**Collected data**
### src/rtl/pipe_control_if.sv
// Shared PC-select type and the datapath <-> pipeline-controller bundle.
// The controller side uses modport slave; the datapath/memory side uses modport master.
package pipe_control_pkg;
   typedef enum logic [1:0] {
      SEL_PC_NONE   = 2'd0,
      SEL_PC_SEQ    = 2'd1,
      SEL_PC_BRANCH = 2'd2,
      SEL_PC_JUMP   = 2'd3
   } sel_pc_t;
endpackage

interface pipe_control_if #(
   parameter int NUM_STALL_SRC = 2,
   parameter int ADDR_W        = 32
);
   logic [NUM_STALL_SRC-1:0]  done_i;
   pipe_control_pkg::sel_pc_t pc_sel_i;
   logic                      br_taken_i;
   logic [ADDR_W-1:0]         next_pc_i;
   logic                      halt_req_i;
   logic                      resume_i;
   logic                      fetch_stall_o;
   pipe_control_pkg::sel_pc_t pc_sel_o;
   logic                      br_taken_o;
   logic [ADDR_W-1:0]         next_pc_o;
   logic                      flush_o;
   logic [1:0]                state_o;
   logic [31:0]               stall_cnt_o;

   modport master (
      output done_i, pc_sel_i, br_taken_i, next_pc_i, halt_req_i, resume_i,
      input  fetch_stall_o, pc_sel_o, br_taken_o, next_pc_o, flush_o, state_o, stall_cnt_o
   );

   modport slave (
      input  done_i, pc_sel_i, br_taken_i, next_pc_i, halt_req_i, resume_i,
      output fetch_stall_o, pc_sel_o, br_taken_o, next_pc_o, flush_o, state_o, stall_cnt_o
   );
endinterface

### src/rtl/pipe_control.sv
// Pipeline sequencer: boot hold-off, memory stall gating, post-branch flush bubbles
// and halt/resume, plus a saturating count of stalled cycles.
module pipe_control #(
   parameter int              NUM_STALL_SRC = 2,
   parameter int              ADDR_W        = 32,
   parameter int              BOOT_CYCLES   = 1,
   parameter int              FLUSH_CYCLES  = 2,
   parameter logic [ADDR_W-1:0] RESET_PC    = '0
) (
   input  logic           clk,
   input  logic           rst_n,
   pipe_control_if.slave  bus
);
   import pipe_control_pkg::*;

   typedef enum logic [1:0] {
      ST_BOOT  = 2'd0,
      ST_RUN   = 2'd1,
      ST_FLUSH = 2'd2,
      ST_HALT  = 2'd3
   } state_t;

   state_t            state_reg, state_next;
   logic [7:0]        boot_cnt_reg, boot_cnt_next;
   logic [3:0]        flush_cnt_reg, flush_cnt_next;
   logic [ADDR_W-1:0] halt_pc_reg, halt_pc_next;
   logic [31:0]       stall_cnt_reg, stall_cnt_next;
   logic              busy;
   logic [31:0]       stall_cnt_inc;

   assign busy          = ~(&bus.done_i);
   assign stall_cnt_inc = (stall_cnt_reg == 32'hFFFF_FFFF) ? stall_cnt_reg : stall_cnt_reg + 32'd1;

   always_ff @(posedge clk or negedge rst_n) begin
      if (!rst_n) begin
         state_reg     <= ST_BOOT;
         boot_cnt_reg  <= 8'(BOOT_CYCLES);
         flush_cnt_reg <= 4'd0;
         halt_pc_reg   <= '0;
         stall_cnt_reg <= 32'd0;
      end else begin
         state_reg     <= state_next;
         boot_cnt_reg  <= boot_cnt_next;
         flush_cnt_reg <= flush_cnt_next;
         halt_pc_reg   <= halt_pc_next;
         stall_cnt_reg <= stall_cnt_next;
      end
   end

   always_comb begin
      state_next     = state_reg;
      boot_cnt_next  = boot_cnt_reg;
      flush_cnt_next = flush_cnt_reg;
      halt_pc_next   = halt_pc_reg;
      stall_cnt_next = stall_cnt_reg;
      case (state_reg)
         ST_BOOT: begin
            boot_cnt_next = boot_cnt_reg - 8'd1;
            if (boot_cnt_reg == 8'd1) state_next = ST_RUN;
         end
         ST_RUN: begin
            // A stalled cycle hides both branch and halt; branch beats halt otherwise.
            if (busy) begin
               stall_cnt_next = stall_cnt_inc;
            end else if (bus.br_taken_i) begin
               if (FLUSH_CYCLES > 0) begin
                  state_next     = ST_FLUSH;
                  flush_cnt_next = 4'(FLUSH_CYCLES);
               end
            end else if (bus.halt_req_i) begin
               state_next   = ST_HALT;
               halt_pc_next = bus.next_pc_i;
            end
         end
         ST_FLUSH: begin
            if (busy) begin
               stall_cnt_next = stall_cnt_inc;
            end else begin
               flush_cnt_next = flush_cnt_reg - 4'd1;
               if (flush_cnt_reg == 4'd1) state_next = ST_RUN;
            end
         end
         ST_HALT: begin
            if (bus.resume_i) state_next = ST_RUN;
         end
         default: state_next = ST_BOOT;
      endcase
   end

   always_comb begin
      bus.fetch_stall_o = 1'b1;
      bus.pc_sel_o      = SEL_PC_NONE;
      bus.br_taken_o    = 1'b0;
      bus.next_pc_o     = RESET_PC;
      bus.flush_o       = 1'b0;
      case (state_reg)
         ST_RUN: begin
            bus.fetch_stall_o = busy;
            bus.pc_sel_o      = bus.pc_sel_i;
            bus.br_taken_o    = bus.br_taken_i;
            bus.next_pc_o     = bus.next_pc_i;
         end
         ST_FLUSH: begin
            bus.fetch_stall_o = busy;
            bus.pc_sel_o      = bus.pc_sel_i;
            bus.next_pc_o     = bus.next_pc_i;
            bus.flush_o       = 1'b1;
         end
         ST_HALT: begin
            bus.next_pc_o = halt_pc_reg;
         end
         default: ;
      endcase
   end

   assign bus.state_o     = state_reg;
   assign bus.stall_cnt_o = stall_cnt_reg;
endmodule

### src/flat_wrapper.sv
// flat-port wrapper written by rule: the top's interface ports become plain ports
module pipe_control_flat import pipe_control_pkg::*;
#(
   parameter int              NUM_STALL_SRC = 2,
   parameter int              ADDR_W        = 32,
   parameter int              BOOT_CYCLES   = 1,
   parameter int              FLUSH_CYCLES  = 2,
   parameter logic [ADDR_W-1:0] RESET_PC    = '0
)
  (clk, rst_n, bus_done_i, bus_pc_sel_i, bus_br_taken_i, bus_next_pc_i, bus_halt_req_i, bus_resume_i, bus_fetch_stall_o, bus_pc_sel_o, bus_br_taken_o, bus_next_pc_o, bus_flush_o, bus_state_o, bus_stall_cnt_o);
  pipe_control_if #(.NUM_STALL_SRC(NUM_STALL_SRC), .ADDR_W(ADDR_W)) bus_i ();
  input  logic clk;
  input  logic rst_n;
  input wire logic [$bits(bus_i.done_i)-1:0] bus_done_i;
  input wire logic [$bits(bus_i.pc_sel_i)-1:0] bus_pc_sel_i;
  input wire logic [$bits(bus_i.br_taken_i)-1:0] bus_br_taken_i;
  input wire logic [$bits(bus_i.next_pc_i)-1:0] bus_next_pc_i;
  input wire logic [$bits(bus_i.halt_req_i)-1:0] bus_halt_req_i;
  input wire logic [$bits(bus_i.resume_i)-1:0] bus_resume_i;
  output wire logic [$bits(bus_i.fetch_stall_o)-1:0] bus_fetch_stall_o;
  output wire logic [$bits(bus_i.pc_sel_o)-1:0] bus_pc_sel_o;
  output wire logic [$bits(bus_i.br_taken_o)-1:0] bus_br_taken_o;
  output wire logic [$bits(bus_i.next_pc_o)-1:0] bus_next_pc_o;
  output wire logic [$bits(bus_i.flush_o)-1:0] bus_flush_o;
  output wire logic [$bits(bus_i.state_o)-1:0] bus_state_o;
  output wire logic [$bits(bus_i.stall_cnt_o)-1:0] bus_stall_cnt_o;
  assign bus_i.done_i = bus_done_i;
  assign bus_i.pc_sel_i = bus_pc_sel_i;
  assign bus_i.br_taken_i = bus_br_taken_i;
  assign bus_i.next_pc_i = bus_next_pc_i;
  assign bus_i.halt_req_i = bus_halt_req_i;
  assign bus_i.resume_i = bus_resume_i;
  assign bus_fetch_stall_o = bus_i.fetch_stall_o;
  assign bus_pc_sel_o = bus_i.pc_sel_o;
  assign bus_br_taken_o = bus_i.br_taken_o;
  assign bus_next_pc_o = bus_i.next_pc_o;
  assign bus_flush_o = bus_i.flush_o;
  assign bus_state_o = bus_i.state_o;
  assign bus_stall_cnt_o = bus_i.stall_cnt_o;
  pipe_control #(.NUM_STALL_SRC(NUM_STALL_SRC), .ADDR_W(ADDR_W), .BOOT_CYCLES(BOOT_CYCLES), .FLUSH_CYCLES(FLUSH_CYCLES), .RESET_PC(RESET_PC)) u_core (.clk(clk), .rst_n(rst_n), .bus(bus_i));
endmodule
### config.mk
export PLATFORM = sky130hd
export DESIGN_NAME = pipe_control_flat
export DESIGN_NICKNAME = d
export VERILOG_FILES = /design/src/rtl/pipe_control_if.sv /design/src/rtl/pipe_control.sv /design/src/flat_wrapper.sv
export SDC_FILE = /design/constraint.sdc
export NUM_CORES = 1
export LEC_CHECK = 0
export CORE_MARGIN = 1.5
export CORE_UTILIZATION = 44
export DETAILED_ROUTE_END_ITERATION = 10
export GPL_TIMING_DRIVEN = 0
export PLACE_DENSITY_LB_ADDON = 0.2
export SLEW_MARGIN = 20
export SYNTH_ARGS = -nofsm -noshare
export SYNTH_HDL_FRONTEND = slang
export SYNTH_SLANG_ARGS = --single-unit
### constraint.sdc
create_clock -name clk -period 1.95 [get_ports clk]
set_input_delay 0.39 -clock clk [delete_from_list [all_inputs] [get_ports clk]]
set_output_delay 0.39 -clock clk [all_outputs]
set_load 0.05 [all_outputs]
==> results list, run 1 <==
* Switching power: 5.603 mW
- Setup violations remaining at the end of the flow were counted as 46.
- Share of the clock period used by the worst path: 1.142
- Total number of vias: 3624
- Counting flops with a built-in enable in the synthesized netlist gives 0.
- Wire length of the first global-routing pass: 17680 µm
- The flow ran to the end, but the final reports show violations.
- met2 is the most crowded layer.
- The root buffer cell chosen for the clock tree is sky130_fd_sc_hd__clkbuf_8.
* Count of state elements after synthesis: 78
- Arrival time at the worst endpoint: 1.84 ns
- After clock tree synthesis, the clock-pin slew on the worst setup and hold paths is 0.09 ns.
* Yosys top cell area share: 0.4752
- The initial antenna violation count came to 0.
* Startpoint types: flip-flop
- TritonCTS built the clock tree.
- The first detailed-routing pass ran for 8 iterations.
* Largest net degree at the start of global routing: 48
* Total area of multi-input combinational cells: 0.002559 mm²
* Slew at the pin closest to its max-slew limit: 0.5828 ns
- The total overflow left after global routing is 0.
* CP endpoint kind: output port
- Min Tclk post-route: 2.227 ns
- Average wire length per cell after detail routing: 17.57 µm
* Share of the yosys chip area belonging to registers: 0.4816
- In this run the power density over the cells is 1801 mW/mm².
* Post-layout worst setup margin: -0.2775 ns
- Area growth from synthesis to final layout: 63.53%
- Starting Density: 0.4605
- Hold violation count in the final report: 0
- Critical Path, Cell by Cell: inv_2 > ha_4 > clkbuf_16 > clkbuf_16 > a22oi_2 > nor2_4 > buf_8
- Pint: 6.343 mW
* Total standard cell area after synthesis: 0.004055 mm²
- Counting the fill cells in the layout gives 607.
* I/O Pins: 112
* Library cells used by synthesis: 41
- Total of buffers placed on input and output ports: 111
- DRC violations left: 10
- Post-Route Utilization: 0.7531
- TritonCTS created 9 clock buffers.
- Highest ir drop seen on vdd: 1.059 mV
* Overall fraction of global-route tracks in use: 0.2314
* Total nets after synthesis: 438
- RSZ-0062 raised after global routing: true
- The floorplan step set the die width to 99 µm.
- Data required time at the worst endpoint: 1.56 ns
- In this run the worst path has a maximum fanout of 8.
- Initial detailed-routing violation count: 97
- The congestion estimate from routability-driven global placement came to 0.8028.
* CTS H-Tree Depth: 3
- For met1 alone, demand over resource in global routing was 0.3042.
* Worst setup path category: reg -> out
- Across the run, the number of max-cap violations was 0.
- Met3 usage: 0.03688
- The top cell types in the final layout, fill and taps aside, are sky130_fd_sc_hd__dfrtp_1, sky130_fd_sc_hd__clkdlybuf4s50_1, sky130_fd_sc_hd__mux2_2, sky130_fd_sc_hd__nor2_4, sky130_fd_sc_hd__dlygate4sd2_1.
* Deepest clock path buffer count: 2
- Synth Area per Inst: 10.45 µm²
- Vertical die dimension: 99 µm
* Leakage: 2.940 nW
* Cells after synthesis: 388
* Relative contribution of combinational cells to total power: 0.680
- Of the total power, the clock network draws 0.099.
- Number of global-route vias before repair: 3582
- Violations in the final reports: design-rule violations, negative setup slack
- 0 antenna diodes ended up in the layout.
* Site row count: 34
- For this block, the routed nets add up to 11440 µm of wire.
- Of the cells placed in the final design, the portion with a size suffix greater than 1 is 0.4862.
- Most instantiated flip-flop cell in the synthesis netlist: sky130_fd_sc_hd__dfrtp_1
- Final clock skew: 0.008924 ns
- Synth warnings: 0
* Cell type contributing the most total cell area after synthesis: sky130_fd_sc_hd__dfrtp_1
- Number of nets in the layout: 588
* Floorplan die area: 0.009801 mm²
- Relative slew margins: 0.6060
- Highest achievable clock rate: 0.4489 GHz
- Critical-path cell with the highest stage delay: sky130_fd_sc_hd__dfrtp_2
- In the routed layout, each cell is associated on average with a via count of 5.567.
* Remaining number of nets flagged by the antenna check after routing: 0
- Fin Hold WS: 0.4810 ns
- Core region area: 0.008806 mm²
- Ranked by total cell area, the synthesized netlist is headed by sky130_fd_sc_hd__dfrtp_1, sky130_fd_sc_hd__mux2_2, sky130_fd_sc_hd__a22oi_1, sky130_fd_sc_hd__xor2_1, sky130_fd_sc_hd__nor2_1.
- Summed over all nets, the half-perimeter wirelength after detailed placement is 7510 µm.
- Combined flip-flop and latch cell area: 0.001983 mm²
- Of the total power, the share spent switching nets is 0.4690.
- Max stage delay on crit path: 0.42 ns
- Critical path buffers and inverters: 4
- The library cell used most frequently in the layout, excluding fill and tap cells, is sky130_fd_sc_hd__dfrtp_1.
- Sequential fraction of design power: 0.221
- After layout, the design draws a total of 11.95 mW.
* Fin. max-slew vios: 0
- Path class of the lowest-slack min-delay path: reg -> reg
- Total clock sinks: 78
* Cell with the most instances on the worst path: sky130_fd_sc_hd__clkbuf_16
- For met2 alone, demand over resource in global routing was 0.3920.
- Clock latency on the worst-skew pair, taken at its later pin, is 0.35 ns.
- Counting flops with an async set or reset pin after synthesis yields a share of 1.000.
- Cell type group with the largest total delay on the critical path: buffers and inverters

**WHAT NEEDS TO BE DONE**
Both the first line of the records above and the line containing "pipe_control_pkg::sel_pc_t pc_sel_o;" are to be transcribed exactly, together with every line between them, and nothing else.

**WRITTEN RESPONSE**
### src/rtl/pipe_control_if.sv
// Shared PC-select type and the datapath <-> pipeline-controller bundle.
// The controller side uses modport slave; the datapath/memory side uses modport master.
package pipe_control_pkg;
   typedef enum logic [1:0] {
      SEL_PC_NONE   = 2'd0,
      SEL_PC_SEQ    = 2'd1,
      SEL_PC_BRANCH = 2'd2,
      SEL_PC_JUMP   = 2'd3
   } sel_pc_t;
endpackage

interface pipe_control_if #(
   parameter int NUM_STALL_SRC = 2,
   parameter int ADDR_W        = 32
);
   logic [NUM_STALL_SRC-1:0]  done_i;
   pipe_control_pkg::sel_pc_t pc_sel_i;
   logic                      br_taken_i;
   logic [ADDR_W-1:0]         next_pc_i;
   logic                      halt_req_i;
   logic                      resume_i;
   logic                      fetch_stall_o;
   pipe_control_pkg::sel_pc_t pc_sel_o;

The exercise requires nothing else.